Lignin and Cellulose Blends as Pharmaceutical Excipient for Tablet Manufacturing via Direct Compression

Extensive efforts are being made to find alternative uses for lignin (LIG). In the present work the use of this biopolymer as excipient to prepare tablets was studied. For this purpose, LIG was combined with microcrystalline cellulose (MCC) and used as excipients to prepare directly compressed tablets containing a model drug, tetracycline (TC). The excipients contained different concentrations of LIG: 100%, 75%, 50%, 25% and 0% (w/w). Two different compression forces were used (two and five tonnes). When formulations were prepared using LIG as the only excipient, tablets were formed, but they showed lower densities and crushing strength than the ones obtained with only MCC or LIG/MCC blends.
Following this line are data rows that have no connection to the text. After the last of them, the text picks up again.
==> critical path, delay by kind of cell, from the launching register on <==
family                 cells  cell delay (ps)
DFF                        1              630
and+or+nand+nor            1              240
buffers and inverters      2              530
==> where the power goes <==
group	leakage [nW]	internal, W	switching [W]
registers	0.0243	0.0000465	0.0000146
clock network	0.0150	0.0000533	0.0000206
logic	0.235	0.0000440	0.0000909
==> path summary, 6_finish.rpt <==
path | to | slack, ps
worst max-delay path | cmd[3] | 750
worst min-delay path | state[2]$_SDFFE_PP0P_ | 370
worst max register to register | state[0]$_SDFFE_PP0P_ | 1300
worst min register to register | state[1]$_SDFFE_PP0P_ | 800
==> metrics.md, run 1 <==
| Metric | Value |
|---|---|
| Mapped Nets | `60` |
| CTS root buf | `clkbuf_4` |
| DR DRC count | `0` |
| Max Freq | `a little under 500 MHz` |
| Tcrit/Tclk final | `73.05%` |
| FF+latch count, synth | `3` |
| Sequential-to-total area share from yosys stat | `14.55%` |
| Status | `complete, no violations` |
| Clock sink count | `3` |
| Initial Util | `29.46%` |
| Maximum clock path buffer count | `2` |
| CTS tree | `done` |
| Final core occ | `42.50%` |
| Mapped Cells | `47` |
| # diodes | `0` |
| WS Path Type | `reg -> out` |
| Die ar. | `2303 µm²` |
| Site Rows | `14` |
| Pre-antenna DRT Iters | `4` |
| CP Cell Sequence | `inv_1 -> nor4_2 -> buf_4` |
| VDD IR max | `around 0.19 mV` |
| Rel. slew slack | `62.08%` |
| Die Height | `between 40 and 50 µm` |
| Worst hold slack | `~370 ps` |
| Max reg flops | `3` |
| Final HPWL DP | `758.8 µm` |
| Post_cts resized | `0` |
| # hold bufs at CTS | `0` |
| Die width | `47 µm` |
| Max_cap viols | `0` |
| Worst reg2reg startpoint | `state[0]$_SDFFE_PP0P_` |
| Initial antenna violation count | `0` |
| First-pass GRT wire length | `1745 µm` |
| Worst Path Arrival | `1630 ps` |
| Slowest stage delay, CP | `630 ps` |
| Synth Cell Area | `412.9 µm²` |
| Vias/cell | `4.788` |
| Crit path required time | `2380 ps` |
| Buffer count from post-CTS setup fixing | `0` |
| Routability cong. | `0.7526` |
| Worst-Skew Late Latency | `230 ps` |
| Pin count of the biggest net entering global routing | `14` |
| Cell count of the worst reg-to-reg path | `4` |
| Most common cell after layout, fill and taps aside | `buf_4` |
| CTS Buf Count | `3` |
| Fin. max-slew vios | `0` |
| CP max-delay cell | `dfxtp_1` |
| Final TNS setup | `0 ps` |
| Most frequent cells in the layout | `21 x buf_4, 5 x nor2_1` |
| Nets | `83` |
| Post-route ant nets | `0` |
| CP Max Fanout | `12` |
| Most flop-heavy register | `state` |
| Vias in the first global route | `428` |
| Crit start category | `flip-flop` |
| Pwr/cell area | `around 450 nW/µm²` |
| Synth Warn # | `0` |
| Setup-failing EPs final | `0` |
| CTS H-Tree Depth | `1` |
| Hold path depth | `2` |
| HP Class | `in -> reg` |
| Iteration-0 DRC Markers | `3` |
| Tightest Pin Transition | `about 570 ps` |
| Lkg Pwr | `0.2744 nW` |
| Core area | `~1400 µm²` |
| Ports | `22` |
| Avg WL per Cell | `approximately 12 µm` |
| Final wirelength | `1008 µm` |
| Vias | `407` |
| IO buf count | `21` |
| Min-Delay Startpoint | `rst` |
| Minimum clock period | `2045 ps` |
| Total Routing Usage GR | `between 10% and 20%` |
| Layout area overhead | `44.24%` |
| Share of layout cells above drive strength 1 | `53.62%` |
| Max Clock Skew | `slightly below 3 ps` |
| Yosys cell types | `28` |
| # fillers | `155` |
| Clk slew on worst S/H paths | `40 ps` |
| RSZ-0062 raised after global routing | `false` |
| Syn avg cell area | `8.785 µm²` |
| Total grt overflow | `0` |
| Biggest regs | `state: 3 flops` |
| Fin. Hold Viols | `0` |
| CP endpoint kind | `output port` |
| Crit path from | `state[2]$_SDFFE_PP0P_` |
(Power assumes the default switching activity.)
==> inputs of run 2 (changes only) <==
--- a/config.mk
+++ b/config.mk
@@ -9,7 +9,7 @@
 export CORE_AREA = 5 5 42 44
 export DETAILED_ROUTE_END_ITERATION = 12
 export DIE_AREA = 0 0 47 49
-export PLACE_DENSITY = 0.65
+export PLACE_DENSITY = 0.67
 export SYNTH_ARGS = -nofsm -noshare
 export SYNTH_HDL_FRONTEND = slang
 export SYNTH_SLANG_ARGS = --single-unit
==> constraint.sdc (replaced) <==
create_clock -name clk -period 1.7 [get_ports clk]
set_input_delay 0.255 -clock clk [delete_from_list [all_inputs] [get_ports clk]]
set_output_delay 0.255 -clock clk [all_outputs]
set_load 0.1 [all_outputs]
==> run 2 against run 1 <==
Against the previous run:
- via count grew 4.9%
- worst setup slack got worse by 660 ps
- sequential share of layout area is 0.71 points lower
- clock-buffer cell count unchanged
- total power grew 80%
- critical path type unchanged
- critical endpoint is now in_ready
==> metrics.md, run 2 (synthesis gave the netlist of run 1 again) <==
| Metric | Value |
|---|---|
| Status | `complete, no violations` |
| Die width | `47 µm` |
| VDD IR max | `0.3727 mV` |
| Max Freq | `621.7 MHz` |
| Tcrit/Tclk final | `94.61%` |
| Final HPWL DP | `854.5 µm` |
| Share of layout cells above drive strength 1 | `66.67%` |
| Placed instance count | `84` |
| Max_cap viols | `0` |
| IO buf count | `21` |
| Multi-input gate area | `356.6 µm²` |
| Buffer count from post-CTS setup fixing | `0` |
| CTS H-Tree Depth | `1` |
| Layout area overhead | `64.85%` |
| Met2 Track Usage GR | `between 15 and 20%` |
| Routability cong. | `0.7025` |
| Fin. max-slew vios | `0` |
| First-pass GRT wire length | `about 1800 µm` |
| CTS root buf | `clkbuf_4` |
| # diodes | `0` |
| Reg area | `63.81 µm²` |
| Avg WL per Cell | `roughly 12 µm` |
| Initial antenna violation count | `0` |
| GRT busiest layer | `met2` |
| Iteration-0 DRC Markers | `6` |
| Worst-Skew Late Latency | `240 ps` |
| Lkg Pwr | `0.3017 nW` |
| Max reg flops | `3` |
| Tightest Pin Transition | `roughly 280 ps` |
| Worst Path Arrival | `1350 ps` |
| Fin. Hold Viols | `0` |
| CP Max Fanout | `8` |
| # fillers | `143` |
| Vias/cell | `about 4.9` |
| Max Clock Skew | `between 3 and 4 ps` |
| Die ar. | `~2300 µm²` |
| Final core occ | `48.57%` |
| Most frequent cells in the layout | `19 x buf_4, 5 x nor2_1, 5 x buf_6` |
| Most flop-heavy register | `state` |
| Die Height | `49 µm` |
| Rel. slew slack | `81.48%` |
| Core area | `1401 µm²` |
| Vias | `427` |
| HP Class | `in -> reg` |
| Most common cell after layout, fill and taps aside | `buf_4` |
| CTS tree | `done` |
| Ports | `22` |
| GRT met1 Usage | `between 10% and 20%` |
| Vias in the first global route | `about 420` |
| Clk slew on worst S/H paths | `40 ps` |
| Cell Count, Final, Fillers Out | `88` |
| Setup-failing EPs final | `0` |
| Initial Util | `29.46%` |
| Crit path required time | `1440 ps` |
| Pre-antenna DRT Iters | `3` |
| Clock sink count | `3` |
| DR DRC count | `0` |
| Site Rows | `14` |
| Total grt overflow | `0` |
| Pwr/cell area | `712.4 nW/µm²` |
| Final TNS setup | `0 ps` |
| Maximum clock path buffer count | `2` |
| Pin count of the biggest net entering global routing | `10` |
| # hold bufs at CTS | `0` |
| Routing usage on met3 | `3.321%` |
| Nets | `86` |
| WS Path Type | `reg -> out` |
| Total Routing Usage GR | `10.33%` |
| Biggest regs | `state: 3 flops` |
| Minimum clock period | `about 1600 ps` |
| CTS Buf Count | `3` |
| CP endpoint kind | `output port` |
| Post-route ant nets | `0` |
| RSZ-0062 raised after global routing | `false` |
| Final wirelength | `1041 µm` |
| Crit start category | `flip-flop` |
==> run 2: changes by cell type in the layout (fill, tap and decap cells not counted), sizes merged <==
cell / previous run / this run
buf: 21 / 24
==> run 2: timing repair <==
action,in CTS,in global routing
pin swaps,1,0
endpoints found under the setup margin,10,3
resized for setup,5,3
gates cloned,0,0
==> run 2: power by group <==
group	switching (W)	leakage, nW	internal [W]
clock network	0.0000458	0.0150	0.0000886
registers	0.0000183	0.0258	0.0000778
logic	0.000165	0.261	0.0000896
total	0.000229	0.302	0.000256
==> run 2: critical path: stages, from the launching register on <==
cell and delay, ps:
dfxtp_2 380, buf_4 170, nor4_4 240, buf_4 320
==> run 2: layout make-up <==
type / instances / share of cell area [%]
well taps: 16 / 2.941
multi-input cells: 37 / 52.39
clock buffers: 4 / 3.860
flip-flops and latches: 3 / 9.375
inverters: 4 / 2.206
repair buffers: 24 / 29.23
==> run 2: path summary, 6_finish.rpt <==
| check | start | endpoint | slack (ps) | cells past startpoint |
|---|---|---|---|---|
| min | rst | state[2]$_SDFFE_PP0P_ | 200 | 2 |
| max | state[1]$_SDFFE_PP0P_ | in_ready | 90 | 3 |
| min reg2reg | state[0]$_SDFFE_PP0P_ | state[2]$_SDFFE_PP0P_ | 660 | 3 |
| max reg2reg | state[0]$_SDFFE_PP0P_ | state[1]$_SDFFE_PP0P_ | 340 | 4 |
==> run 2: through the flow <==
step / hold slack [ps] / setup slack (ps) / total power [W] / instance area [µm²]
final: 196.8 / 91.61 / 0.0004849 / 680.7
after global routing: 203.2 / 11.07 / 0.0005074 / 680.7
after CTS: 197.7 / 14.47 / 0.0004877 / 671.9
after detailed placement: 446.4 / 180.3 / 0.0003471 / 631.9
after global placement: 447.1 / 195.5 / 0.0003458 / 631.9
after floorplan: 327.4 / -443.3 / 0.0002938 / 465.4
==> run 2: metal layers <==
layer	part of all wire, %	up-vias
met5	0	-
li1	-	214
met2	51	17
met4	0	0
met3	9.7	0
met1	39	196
Moreover, tablets prepared using five tonnes of compression force showed TC releases ranging from 40% to 70% of the drug loading. On the other hand, the tablets prepared using two tonnes of compression force showed a faster and more efficient TC release, between 60% and 90%. The presence of LIG in the tablets modified significantly the release profile and the maximum amount of TC released. Finally, a DPPH (2,2-diphenyl-1-picrylhydrozyl) assay was performed to confirm that the presence of LIG provided antioxidant properties to the formulations. Accordingly, LIG has potential as a pharmaceutical excipient.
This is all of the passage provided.